## What you have to do
Please keep to the lines below from the one with "- RAM bits: 0" through the one with "32-bit logical NOT ; 1", and restate them word for word, ends included.

## Stored items
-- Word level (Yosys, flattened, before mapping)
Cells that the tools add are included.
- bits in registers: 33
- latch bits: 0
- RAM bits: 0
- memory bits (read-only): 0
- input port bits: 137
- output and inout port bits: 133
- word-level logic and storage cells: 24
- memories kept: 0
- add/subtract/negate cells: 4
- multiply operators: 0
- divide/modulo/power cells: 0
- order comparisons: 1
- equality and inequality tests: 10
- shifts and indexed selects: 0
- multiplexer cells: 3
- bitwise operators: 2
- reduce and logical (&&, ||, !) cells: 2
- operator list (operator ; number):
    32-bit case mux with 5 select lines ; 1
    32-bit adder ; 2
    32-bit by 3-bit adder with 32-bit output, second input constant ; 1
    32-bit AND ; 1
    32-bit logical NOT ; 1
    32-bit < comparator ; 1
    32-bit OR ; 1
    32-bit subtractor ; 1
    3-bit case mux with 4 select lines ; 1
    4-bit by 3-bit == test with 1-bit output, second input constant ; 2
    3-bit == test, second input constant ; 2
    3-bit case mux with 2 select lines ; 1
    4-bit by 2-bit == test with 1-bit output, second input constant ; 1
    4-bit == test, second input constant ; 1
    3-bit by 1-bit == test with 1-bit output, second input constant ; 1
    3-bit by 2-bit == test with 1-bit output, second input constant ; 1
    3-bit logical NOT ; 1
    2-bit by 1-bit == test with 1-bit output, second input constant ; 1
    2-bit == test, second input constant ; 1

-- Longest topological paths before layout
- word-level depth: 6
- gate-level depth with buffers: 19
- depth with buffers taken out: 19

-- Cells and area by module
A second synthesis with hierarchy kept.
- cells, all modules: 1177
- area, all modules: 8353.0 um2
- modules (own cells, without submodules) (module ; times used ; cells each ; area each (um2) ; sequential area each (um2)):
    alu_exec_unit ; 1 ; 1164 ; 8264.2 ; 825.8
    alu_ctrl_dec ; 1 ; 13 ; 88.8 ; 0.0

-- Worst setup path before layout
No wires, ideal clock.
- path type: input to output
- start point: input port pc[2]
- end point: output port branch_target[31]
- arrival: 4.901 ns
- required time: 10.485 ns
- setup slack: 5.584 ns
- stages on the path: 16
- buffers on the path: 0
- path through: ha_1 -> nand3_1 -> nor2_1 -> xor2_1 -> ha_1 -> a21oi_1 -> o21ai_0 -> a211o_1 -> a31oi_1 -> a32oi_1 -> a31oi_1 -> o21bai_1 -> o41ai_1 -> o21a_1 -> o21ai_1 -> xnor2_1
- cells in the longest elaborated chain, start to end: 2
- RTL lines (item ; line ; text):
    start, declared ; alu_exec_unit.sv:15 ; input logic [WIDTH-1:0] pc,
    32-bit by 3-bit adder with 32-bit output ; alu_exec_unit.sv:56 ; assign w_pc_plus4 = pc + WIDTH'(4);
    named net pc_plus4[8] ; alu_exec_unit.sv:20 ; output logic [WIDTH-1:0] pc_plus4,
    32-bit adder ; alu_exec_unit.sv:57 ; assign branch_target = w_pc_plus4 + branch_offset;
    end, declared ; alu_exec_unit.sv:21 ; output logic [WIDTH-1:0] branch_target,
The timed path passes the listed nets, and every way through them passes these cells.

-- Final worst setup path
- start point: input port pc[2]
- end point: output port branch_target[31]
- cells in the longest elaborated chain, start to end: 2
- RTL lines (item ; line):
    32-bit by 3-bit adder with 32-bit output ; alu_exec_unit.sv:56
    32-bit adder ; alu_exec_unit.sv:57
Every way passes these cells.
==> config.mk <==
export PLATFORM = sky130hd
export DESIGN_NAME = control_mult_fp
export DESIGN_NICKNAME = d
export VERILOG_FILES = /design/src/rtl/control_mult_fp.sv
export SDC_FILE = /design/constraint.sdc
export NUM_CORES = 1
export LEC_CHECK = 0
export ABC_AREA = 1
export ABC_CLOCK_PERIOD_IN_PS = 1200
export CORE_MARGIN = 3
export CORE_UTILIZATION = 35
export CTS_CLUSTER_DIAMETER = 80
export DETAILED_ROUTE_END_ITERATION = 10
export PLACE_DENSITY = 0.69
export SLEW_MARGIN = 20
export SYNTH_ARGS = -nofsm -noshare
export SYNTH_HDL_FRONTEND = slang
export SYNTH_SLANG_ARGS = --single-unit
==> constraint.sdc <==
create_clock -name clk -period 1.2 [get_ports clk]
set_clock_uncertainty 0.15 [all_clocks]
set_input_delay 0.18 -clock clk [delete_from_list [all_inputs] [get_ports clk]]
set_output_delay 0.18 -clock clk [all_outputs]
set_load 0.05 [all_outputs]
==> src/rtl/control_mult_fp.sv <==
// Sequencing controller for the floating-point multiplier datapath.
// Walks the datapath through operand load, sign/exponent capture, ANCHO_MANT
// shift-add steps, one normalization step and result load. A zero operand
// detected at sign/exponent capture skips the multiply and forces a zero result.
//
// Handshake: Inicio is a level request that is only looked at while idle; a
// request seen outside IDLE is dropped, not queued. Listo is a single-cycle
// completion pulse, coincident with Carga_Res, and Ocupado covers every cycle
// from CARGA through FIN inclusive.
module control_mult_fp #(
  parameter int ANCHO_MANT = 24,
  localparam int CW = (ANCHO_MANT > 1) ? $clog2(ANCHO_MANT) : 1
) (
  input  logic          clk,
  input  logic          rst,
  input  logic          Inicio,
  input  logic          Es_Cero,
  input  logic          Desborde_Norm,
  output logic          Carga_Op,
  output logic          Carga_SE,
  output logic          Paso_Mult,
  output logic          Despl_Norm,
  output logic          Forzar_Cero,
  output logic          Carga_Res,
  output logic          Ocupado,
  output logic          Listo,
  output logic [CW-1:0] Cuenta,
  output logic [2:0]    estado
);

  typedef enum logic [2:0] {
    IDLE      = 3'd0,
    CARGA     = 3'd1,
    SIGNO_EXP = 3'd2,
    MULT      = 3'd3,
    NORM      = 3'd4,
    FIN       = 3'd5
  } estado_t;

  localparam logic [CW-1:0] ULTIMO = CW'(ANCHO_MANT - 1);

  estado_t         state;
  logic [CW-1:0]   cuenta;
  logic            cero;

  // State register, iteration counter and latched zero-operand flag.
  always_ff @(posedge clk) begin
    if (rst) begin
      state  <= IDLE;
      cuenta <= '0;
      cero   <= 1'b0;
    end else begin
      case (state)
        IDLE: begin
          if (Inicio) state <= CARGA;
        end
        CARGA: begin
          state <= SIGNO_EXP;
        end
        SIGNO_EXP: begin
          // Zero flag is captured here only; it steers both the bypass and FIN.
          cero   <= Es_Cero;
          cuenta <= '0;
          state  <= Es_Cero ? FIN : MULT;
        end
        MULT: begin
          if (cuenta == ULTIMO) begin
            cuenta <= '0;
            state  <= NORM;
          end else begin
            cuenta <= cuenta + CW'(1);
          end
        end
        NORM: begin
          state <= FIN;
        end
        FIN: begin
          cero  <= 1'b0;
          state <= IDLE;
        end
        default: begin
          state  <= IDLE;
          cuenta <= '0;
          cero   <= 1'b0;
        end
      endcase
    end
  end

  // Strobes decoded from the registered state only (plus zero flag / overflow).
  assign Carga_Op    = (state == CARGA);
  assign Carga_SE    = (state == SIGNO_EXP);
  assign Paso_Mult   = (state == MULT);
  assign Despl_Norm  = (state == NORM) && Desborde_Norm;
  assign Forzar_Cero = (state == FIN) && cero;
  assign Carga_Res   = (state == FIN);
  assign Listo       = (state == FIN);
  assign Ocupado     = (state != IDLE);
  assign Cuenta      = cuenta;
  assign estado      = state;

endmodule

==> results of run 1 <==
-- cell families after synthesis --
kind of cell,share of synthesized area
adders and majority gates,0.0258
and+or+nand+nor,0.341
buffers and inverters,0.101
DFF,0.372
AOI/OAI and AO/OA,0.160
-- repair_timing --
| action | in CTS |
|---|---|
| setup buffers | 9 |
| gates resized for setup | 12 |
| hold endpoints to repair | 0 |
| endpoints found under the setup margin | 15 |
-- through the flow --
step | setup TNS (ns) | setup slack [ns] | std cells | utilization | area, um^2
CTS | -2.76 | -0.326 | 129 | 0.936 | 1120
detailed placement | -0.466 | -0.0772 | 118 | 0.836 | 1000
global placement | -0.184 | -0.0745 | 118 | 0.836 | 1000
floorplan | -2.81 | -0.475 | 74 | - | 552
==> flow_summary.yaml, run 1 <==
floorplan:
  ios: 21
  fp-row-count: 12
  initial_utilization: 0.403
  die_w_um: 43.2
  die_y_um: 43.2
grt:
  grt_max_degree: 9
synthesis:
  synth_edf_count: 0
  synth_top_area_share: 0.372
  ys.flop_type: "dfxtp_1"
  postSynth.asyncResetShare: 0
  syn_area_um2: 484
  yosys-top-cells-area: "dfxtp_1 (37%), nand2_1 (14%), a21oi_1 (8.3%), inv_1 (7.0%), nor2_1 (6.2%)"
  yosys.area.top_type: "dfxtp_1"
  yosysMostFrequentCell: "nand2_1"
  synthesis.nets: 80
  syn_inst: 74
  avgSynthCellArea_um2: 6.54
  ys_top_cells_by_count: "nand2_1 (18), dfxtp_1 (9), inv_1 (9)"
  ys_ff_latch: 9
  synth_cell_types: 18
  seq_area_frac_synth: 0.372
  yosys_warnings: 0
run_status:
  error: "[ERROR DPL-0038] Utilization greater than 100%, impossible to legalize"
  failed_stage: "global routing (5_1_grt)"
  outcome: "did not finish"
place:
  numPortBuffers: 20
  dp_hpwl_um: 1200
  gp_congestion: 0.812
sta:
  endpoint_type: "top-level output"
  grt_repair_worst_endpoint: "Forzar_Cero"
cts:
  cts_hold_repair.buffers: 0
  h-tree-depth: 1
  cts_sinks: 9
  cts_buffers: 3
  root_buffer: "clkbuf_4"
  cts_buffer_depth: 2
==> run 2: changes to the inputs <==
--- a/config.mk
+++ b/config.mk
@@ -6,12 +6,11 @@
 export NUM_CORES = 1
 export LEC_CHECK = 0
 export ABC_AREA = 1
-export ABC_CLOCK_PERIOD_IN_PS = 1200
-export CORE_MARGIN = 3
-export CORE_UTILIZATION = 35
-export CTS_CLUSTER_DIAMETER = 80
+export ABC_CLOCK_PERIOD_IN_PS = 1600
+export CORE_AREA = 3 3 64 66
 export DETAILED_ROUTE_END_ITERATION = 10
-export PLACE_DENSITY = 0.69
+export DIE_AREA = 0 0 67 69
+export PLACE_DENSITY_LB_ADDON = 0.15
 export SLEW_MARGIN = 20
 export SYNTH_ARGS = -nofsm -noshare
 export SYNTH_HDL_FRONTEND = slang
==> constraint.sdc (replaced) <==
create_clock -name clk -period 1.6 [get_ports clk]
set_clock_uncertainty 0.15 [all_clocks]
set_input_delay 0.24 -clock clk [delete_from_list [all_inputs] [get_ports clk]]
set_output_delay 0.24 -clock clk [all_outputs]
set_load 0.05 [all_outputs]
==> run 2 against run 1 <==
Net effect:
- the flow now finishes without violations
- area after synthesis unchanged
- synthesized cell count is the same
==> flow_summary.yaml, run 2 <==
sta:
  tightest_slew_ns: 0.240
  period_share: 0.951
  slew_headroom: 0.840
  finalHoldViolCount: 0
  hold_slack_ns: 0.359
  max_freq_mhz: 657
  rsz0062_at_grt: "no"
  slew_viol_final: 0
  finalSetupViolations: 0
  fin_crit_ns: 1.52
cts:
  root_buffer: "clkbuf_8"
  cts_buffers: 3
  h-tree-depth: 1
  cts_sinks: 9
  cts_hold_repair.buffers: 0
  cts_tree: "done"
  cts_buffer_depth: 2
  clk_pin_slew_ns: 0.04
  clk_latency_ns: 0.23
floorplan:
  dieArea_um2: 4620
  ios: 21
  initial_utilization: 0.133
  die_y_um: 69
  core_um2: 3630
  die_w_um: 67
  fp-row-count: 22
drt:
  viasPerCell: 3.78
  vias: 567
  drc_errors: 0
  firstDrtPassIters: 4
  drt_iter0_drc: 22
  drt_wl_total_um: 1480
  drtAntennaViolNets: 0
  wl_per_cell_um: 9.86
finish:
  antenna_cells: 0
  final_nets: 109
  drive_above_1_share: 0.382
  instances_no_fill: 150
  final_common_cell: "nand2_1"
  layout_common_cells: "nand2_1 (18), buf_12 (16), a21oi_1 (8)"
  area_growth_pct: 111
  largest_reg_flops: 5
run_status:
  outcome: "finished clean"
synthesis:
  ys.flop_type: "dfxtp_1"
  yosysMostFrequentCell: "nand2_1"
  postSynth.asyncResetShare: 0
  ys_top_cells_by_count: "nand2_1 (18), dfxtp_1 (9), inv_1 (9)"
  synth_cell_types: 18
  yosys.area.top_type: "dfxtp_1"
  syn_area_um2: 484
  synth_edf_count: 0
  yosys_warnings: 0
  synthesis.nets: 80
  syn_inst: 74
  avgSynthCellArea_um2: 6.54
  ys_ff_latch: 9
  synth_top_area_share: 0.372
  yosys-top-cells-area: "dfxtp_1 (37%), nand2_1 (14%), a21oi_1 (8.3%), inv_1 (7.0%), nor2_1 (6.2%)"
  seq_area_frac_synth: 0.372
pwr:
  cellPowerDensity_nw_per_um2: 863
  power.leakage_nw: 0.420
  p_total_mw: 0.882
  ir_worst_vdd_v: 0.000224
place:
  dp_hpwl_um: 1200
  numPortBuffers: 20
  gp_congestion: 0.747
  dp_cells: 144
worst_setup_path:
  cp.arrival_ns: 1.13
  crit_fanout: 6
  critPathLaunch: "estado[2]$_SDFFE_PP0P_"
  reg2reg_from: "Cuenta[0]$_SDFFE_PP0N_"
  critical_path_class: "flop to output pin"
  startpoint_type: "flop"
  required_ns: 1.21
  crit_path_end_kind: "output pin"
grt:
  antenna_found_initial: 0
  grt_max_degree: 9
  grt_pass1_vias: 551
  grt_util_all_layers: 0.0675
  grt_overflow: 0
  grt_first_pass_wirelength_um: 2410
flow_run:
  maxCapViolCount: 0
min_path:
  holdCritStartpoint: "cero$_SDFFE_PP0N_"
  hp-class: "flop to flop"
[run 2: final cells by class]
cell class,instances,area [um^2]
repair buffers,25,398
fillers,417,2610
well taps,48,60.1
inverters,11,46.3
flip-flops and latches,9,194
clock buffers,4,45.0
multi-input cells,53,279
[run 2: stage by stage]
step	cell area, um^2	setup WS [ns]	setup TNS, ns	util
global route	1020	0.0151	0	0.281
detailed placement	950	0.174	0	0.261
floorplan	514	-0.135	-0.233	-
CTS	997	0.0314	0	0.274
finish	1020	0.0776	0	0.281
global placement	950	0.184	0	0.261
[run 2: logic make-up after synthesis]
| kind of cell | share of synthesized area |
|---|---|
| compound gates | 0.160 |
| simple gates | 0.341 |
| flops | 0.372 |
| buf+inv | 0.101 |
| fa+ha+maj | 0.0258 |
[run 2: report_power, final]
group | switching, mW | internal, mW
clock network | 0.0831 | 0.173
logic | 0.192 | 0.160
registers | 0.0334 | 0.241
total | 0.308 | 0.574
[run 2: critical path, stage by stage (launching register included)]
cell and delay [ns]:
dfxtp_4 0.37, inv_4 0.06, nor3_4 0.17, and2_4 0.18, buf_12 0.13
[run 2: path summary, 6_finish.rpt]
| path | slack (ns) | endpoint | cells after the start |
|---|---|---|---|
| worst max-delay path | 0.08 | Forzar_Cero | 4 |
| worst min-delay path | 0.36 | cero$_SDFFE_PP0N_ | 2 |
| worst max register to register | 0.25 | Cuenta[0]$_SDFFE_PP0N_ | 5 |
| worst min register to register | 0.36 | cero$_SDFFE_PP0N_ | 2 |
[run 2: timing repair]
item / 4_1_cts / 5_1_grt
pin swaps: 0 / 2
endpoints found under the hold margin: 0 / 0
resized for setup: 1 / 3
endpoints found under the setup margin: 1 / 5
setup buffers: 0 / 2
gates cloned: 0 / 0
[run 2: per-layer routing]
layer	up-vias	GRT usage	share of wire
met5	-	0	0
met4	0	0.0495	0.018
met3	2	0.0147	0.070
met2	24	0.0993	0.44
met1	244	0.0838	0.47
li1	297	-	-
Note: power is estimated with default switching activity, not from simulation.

## Exercise result
- RAM bits: 0
- memory bits (read-only): 0
- input port bits: 137
- output and inout port bits: 133
- word-level logic and storage cells: 24
- memories kept: 0
- add/subtract/negate cells: 4
- multiply operators: 0
- divide/modulo/power cells: 0
- order comparisons: 1
- equality and inequality tests: 10
- shifts and indexed selects: 0
- multiplexer cells: 3
- bitwise operators: 2
- reduce and logical (&&, ||, !) cells: 2
- operator list (operator ; number):
    32-bit case mux with 5 select lines ; 1
    32-bit adder ; 2
    32-bit by 3-bit adder with 32-bit output, second input constant ; 1
    32-bit AND ; 1
    32-bit logical NOT ; 1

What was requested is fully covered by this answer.